Would you copy each line of the records that includes the word "percent"?

▶ **Data section**

-------

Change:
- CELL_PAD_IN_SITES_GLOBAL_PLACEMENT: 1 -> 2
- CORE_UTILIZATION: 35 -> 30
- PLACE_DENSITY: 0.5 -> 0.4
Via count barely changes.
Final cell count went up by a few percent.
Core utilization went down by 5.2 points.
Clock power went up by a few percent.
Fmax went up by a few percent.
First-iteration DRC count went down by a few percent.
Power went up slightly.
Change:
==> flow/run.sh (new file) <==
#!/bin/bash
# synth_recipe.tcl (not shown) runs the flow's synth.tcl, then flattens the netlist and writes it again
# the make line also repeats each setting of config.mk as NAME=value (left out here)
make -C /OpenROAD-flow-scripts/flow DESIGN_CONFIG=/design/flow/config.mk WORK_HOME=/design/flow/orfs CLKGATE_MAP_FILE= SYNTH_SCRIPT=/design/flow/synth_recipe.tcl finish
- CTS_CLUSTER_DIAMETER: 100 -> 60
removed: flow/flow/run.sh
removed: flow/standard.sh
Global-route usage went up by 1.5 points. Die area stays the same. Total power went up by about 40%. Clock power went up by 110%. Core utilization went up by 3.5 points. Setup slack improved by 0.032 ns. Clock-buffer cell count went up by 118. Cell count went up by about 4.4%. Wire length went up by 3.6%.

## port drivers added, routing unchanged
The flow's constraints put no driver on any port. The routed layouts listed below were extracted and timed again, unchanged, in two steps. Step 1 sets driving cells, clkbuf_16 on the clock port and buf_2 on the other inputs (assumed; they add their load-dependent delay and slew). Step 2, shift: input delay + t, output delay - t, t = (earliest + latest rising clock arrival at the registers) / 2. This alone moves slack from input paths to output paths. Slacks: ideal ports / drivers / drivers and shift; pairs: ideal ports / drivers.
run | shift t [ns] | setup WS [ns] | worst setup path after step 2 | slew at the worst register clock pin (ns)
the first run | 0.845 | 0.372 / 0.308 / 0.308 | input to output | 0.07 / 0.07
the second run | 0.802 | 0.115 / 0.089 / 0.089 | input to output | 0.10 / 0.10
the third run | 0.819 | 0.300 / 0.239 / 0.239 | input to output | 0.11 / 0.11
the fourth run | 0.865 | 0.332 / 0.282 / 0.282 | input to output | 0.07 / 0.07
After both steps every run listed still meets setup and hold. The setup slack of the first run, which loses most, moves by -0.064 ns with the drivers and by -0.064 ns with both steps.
From an optimization exercise on the open Yosys and OpenROAD flow, aimed at small area and few clock cycles per item; shortcuts taken in it are not production practice. No functional check of the RTL was part of any run shown here.

==> flow/design.v (outline; a module is shown in full before it is edited, if it fits) <==
// module gaze_smoothed_zoom_crop_top: 1373 lines
// module gszc_fa: 4 lines
// module gszc_ha: 4 lines
// module gszc_han: 4 lines
module gaze_smoothed_zoom_crop_top (
	input  wire logic                                 clk,
	input  wire logic                                 arst_n,
	input  wire logic                                 gaze_valid,
	output wire logic                                 gaze_ready,
	input  wire logic signed [gszc_pkg::GAZE_W-1:0]   gaze_x,
	input  wire logic signed [gszc_pkg::GAZE_W-1:0]   gaze_y,
	input  wire logic                                 cfg_valid,
	output wire logic                                 cfg_ready,
	input  wire logic [gszc_pkg::CFG_IDX_W-1:0]       cfg_index,
	input  wire logic [gszc_pkg::CROP_W-1:0]          cfg_data,
	output wire logic                                 result_valid,
	input  wire logic                                 result_ready,
	output logic signed [gszc_pkg::GAZE_W-1:0]        result_center_x,
	output logic signed [gszc_pkg::GAZE_W-1:0]        result_center_y,
	output logic        [gszc_pkg::CROP_W-1:0]        result_crop_width,
	output logic        [gszc_pkg::CROP_W-1:0]        result_crop_height,
	output logic signed [gszc_pkg::CORNER_W-1:0]      result_corner_x,
	output logic signed [gszc_pkg::CORNER_W-1:0]      result_corner_y
);
  // ...
==> flow/run.sh <==
#!/bin/bash
# synth_recipe.tcl (not shown) runs the flow's synth.tcl, then flattens the netlist and writes it again
# the make line also repeats each setting of config.mk as NAME=value (left out here)
make -C /OpenROAD-flow-scripts/flow DESIGN_CONFIG=/design/flow/config.mk WORK_HOME=/design/flow/orfs CLKGATE_MAP_FILE= SYNTH_SCRIPT=/design/flow/synth_recipe.tcl finish
==> flow/config.mk <==
export PLATFORM = sky130hd
export DESIGN_NAME = gaze_smoothed_zoom_crop_top
export DESIGN_NICKNAME = gaze_smoothed_zoom_crop_top
export VERILOG_FILES = /design/flow/design.v
export SDC_FILE = /design/flow/constraint.sdc
export NUM_CORES = 4
export LEC_CHECK = 0
export CAP_MARGIN = 20
export CORE_MARGIN = 2
export CORE_UTILIZATION = 40
export CTS_CLUSTER_DIAMETER = 60
export CTS_CLUSTER_SIZE = 24
export SLEW_MARGIN = 20
export SYNTH_HIERARCHICAL = 1
export SYNTH_MINIMUM_KEEP_SIZE = 0
==> flow/constraint.sdc <==
create_clock -name core_clock -period 9.0 [get_ports {clk}]
set_input_delay 1.8000 -clock core_clock [delete_from_list [all_inputs] [get_ports {clk}]]
set_output_delay 1.8000 -clock core_clock [all_outputs]
set_load 0.01 [all_outputs]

-------

▶ **Result of this exercise**
Final cell count went up by a few percent.
Clock power went up by a few percent.
Fmax went up by a few percent.
First-iteration DRC count went down by a few percent.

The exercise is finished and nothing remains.